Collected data

■ ■ ■ ■ ■ ■ ■

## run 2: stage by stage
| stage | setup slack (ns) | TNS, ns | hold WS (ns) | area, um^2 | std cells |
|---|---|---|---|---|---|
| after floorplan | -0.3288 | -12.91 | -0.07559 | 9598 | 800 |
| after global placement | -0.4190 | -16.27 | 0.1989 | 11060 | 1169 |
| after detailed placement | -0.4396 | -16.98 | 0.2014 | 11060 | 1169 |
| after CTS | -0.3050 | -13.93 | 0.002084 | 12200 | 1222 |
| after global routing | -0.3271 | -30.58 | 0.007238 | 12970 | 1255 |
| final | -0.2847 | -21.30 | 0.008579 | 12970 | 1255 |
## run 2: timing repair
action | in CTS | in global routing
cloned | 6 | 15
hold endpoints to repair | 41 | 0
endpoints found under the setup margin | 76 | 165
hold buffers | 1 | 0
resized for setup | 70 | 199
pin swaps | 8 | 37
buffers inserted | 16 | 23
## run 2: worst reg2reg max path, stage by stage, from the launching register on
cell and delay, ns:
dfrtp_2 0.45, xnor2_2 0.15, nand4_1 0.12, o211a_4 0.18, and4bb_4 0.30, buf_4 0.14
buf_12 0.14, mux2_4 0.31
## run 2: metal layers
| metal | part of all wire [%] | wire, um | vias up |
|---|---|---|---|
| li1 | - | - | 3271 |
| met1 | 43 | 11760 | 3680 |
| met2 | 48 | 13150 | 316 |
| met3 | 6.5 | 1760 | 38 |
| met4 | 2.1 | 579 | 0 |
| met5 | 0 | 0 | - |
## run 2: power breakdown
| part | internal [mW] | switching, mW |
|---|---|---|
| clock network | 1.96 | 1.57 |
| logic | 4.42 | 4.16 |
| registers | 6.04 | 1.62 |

■ ■ ■ ■ ■ ■ ■

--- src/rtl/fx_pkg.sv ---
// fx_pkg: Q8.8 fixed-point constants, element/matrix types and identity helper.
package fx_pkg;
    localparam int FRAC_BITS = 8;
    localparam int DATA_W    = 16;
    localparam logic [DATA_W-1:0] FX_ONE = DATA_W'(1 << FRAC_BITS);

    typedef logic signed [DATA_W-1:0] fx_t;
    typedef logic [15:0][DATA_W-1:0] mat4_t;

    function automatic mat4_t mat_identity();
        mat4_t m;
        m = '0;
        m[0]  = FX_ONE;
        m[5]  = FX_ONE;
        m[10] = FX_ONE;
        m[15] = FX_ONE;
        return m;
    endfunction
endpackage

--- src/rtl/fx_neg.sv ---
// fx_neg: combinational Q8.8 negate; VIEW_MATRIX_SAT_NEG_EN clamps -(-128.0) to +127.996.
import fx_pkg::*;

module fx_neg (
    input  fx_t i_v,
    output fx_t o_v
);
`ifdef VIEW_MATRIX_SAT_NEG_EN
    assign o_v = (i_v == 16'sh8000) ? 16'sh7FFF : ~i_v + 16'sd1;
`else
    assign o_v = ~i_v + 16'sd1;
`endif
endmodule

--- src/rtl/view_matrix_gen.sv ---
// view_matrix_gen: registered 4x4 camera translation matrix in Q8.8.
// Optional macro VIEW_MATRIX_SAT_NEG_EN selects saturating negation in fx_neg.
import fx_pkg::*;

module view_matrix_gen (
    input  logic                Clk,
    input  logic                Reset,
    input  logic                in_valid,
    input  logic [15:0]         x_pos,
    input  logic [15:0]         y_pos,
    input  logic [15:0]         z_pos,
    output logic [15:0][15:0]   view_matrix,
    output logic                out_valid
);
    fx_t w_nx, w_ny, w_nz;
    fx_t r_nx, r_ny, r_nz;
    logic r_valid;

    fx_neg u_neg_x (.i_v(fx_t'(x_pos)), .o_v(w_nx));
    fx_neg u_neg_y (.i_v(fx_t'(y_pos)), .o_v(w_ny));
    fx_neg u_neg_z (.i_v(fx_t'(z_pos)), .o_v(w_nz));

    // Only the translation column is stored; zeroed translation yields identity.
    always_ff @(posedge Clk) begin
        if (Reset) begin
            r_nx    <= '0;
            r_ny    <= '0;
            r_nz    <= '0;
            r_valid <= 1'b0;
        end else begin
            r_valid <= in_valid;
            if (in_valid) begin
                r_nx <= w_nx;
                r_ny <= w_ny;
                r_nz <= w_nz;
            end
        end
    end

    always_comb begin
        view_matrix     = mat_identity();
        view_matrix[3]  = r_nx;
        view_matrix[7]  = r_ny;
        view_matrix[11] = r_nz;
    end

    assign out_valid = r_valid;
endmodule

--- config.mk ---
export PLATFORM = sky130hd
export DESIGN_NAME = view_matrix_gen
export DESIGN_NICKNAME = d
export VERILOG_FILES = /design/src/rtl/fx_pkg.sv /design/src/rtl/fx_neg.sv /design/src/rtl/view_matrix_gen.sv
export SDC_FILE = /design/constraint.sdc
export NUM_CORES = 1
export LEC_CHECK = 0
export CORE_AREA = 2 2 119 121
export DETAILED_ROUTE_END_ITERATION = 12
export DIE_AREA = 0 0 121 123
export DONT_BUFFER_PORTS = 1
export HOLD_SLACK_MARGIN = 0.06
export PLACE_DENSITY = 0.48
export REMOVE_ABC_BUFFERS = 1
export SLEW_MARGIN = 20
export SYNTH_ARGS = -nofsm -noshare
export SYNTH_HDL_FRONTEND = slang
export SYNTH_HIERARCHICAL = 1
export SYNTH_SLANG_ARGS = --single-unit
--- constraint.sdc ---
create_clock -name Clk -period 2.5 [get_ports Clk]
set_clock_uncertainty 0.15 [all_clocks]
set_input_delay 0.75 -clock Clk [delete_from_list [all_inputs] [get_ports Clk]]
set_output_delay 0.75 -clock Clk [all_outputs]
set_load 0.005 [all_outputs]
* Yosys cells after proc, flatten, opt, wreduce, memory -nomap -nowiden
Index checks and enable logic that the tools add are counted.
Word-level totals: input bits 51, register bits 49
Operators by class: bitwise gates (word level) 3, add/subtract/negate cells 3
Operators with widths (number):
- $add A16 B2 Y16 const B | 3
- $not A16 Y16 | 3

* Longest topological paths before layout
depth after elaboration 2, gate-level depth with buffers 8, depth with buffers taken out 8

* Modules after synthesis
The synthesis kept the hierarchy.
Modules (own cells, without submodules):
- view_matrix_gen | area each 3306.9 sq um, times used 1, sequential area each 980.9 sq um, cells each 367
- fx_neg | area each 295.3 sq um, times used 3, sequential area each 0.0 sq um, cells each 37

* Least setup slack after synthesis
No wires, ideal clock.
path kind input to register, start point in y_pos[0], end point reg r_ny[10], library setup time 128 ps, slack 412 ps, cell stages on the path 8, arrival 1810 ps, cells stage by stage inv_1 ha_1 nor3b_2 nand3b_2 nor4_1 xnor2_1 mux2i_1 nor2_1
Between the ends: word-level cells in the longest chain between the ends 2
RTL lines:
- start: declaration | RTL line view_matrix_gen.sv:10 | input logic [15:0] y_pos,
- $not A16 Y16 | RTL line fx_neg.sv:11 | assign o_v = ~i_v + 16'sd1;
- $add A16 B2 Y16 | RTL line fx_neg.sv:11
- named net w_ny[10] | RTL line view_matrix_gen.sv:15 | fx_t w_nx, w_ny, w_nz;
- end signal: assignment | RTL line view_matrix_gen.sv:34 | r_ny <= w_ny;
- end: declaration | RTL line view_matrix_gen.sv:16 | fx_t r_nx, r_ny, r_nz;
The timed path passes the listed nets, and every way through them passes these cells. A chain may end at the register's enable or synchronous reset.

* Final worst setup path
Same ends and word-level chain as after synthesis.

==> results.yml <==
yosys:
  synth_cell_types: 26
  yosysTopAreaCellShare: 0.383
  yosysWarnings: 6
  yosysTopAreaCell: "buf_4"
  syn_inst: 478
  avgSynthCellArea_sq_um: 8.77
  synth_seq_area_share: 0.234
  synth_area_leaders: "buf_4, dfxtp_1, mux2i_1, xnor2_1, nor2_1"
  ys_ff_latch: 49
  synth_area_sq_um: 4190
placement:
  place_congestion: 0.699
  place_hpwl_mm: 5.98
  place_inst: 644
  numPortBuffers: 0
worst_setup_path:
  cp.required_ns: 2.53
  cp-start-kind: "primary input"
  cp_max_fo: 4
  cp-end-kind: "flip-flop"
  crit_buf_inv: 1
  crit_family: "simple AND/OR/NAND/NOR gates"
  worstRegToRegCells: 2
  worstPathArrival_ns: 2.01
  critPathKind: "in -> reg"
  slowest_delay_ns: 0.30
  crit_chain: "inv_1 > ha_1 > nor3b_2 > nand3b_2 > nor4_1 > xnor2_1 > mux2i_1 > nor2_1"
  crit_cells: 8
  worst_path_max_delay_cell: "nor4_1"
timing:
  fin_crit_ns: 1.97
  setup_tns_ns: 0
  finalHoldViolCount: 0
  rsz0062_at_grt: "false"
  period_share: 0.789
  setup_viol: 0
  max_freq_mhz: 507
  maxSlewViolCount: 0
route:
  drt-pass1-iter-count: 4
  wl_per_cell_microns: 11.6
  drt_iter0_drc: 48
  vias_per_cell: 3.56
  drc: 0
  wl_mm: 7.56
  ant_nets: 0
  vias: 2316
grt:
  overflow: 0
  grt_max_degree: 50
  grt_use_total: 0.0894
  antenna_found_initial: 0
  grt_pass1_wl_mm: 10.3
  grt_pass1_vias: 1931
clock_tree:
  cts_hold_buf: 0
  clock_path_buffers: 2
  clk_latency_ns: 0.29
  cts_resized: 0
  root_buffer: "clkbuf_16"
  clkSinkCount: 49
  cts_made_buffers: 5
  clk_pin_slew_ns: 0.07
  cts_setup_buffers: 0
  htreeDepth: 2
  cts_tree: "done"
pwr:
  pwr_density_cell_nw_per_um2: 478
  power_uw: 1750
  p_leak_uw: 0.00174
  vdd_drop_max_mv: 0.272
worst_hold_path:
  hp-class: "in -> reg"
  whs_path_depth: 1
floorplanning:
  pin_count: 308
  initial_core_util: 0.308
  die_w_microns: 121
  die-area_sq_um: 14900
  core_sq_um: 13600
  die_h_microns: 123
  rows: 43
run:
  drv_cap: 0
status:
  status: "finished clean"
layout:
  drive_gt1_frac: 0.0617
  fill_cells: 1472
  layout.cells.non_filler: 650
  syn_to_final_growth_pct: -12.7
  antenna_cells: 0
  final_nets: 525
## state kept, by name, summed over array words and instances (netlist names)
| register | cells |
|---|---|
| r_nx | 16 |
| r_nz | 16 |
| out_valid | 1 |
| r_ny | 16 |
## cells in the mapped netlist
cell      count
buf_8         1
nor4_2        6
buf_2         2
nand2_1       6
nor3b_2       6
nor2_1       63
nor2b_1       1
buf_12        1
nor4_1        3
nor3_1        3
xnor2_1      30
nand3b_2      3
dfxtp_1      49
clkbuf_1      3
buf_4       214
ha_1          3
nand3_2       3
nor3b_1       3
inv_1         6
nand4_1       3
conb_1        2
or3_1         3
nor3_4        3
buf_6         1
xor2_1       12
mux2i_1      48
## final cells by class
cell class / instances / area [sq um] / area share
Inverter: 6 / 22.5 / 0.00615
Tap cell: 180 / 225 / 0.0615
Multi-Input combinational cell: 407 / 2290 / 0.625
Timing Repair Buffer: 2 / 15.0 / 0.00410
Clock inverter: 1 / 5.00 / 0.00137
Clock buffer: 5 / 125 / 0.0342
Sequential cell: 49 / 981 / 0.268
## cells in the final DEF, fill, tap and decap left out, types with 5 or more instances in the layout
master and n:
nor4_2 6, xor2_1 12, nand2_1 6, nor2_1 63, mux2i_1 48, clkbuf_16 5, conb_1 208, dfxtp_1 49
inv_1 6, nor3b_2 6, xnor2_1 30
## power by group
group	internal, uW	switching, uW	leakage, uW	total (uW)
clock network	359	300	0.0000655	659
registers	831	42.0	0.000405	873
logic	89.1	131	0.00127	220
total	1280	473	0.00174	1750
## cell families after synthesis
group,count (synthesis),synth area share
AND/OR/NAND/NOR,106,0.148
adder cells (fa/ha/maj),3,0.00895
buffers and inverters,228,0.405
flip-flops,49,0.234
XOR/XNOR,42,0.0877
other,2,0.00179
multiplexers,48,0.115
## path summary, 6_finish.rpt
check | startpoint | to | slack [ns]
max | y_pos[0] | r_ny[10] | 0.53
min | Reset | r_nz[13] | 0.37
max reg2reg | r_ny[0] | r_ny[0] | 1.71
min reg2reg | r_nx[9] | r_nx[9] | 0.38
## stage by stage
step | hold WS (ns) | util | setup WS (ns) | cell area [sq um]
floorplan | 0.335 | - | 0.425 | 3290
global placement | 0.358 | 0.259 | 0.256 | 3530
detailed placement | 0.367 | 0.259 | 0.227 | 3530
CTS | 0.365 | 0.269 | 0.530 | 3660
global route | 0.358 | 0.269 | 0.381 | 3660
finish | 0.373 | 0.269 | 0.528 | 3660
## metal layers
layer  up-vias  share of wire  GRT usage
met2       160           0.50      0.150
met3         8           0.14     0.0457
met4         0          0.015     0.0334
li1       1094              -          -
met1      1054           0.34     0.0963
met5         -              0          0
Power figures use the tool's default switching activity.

■ ■ ■ ■ ■ ■ ■

• [Work to complete]: From the line holding "buf_12 0.14, mux2_4 0.31" to the line holding "1.96 | 1.57 |", inclusive, restate each line above exactly as written.

• [Written answer]:
buf_12 0.14, mux2_4 0.31
## run 2: metal layers
| metal | part of all wire [%] | wire, um | vias up |
|---|---|---|---|
| li1 | - | - | 3271 |
| met1 | 43 | 11760 | 3680 |
| met2 | 48 | 13150 | 316 |
| met3 | 6.5 | 1760 | 38 |
| met4 | 2.1 | 579 | 0 |
| met5 | 0 | 0 | - |
## run 2: power breakdown
| part | internal [mW] | switching, mW |
|---|---|---|
| clock network | 1.96 | 1.57 |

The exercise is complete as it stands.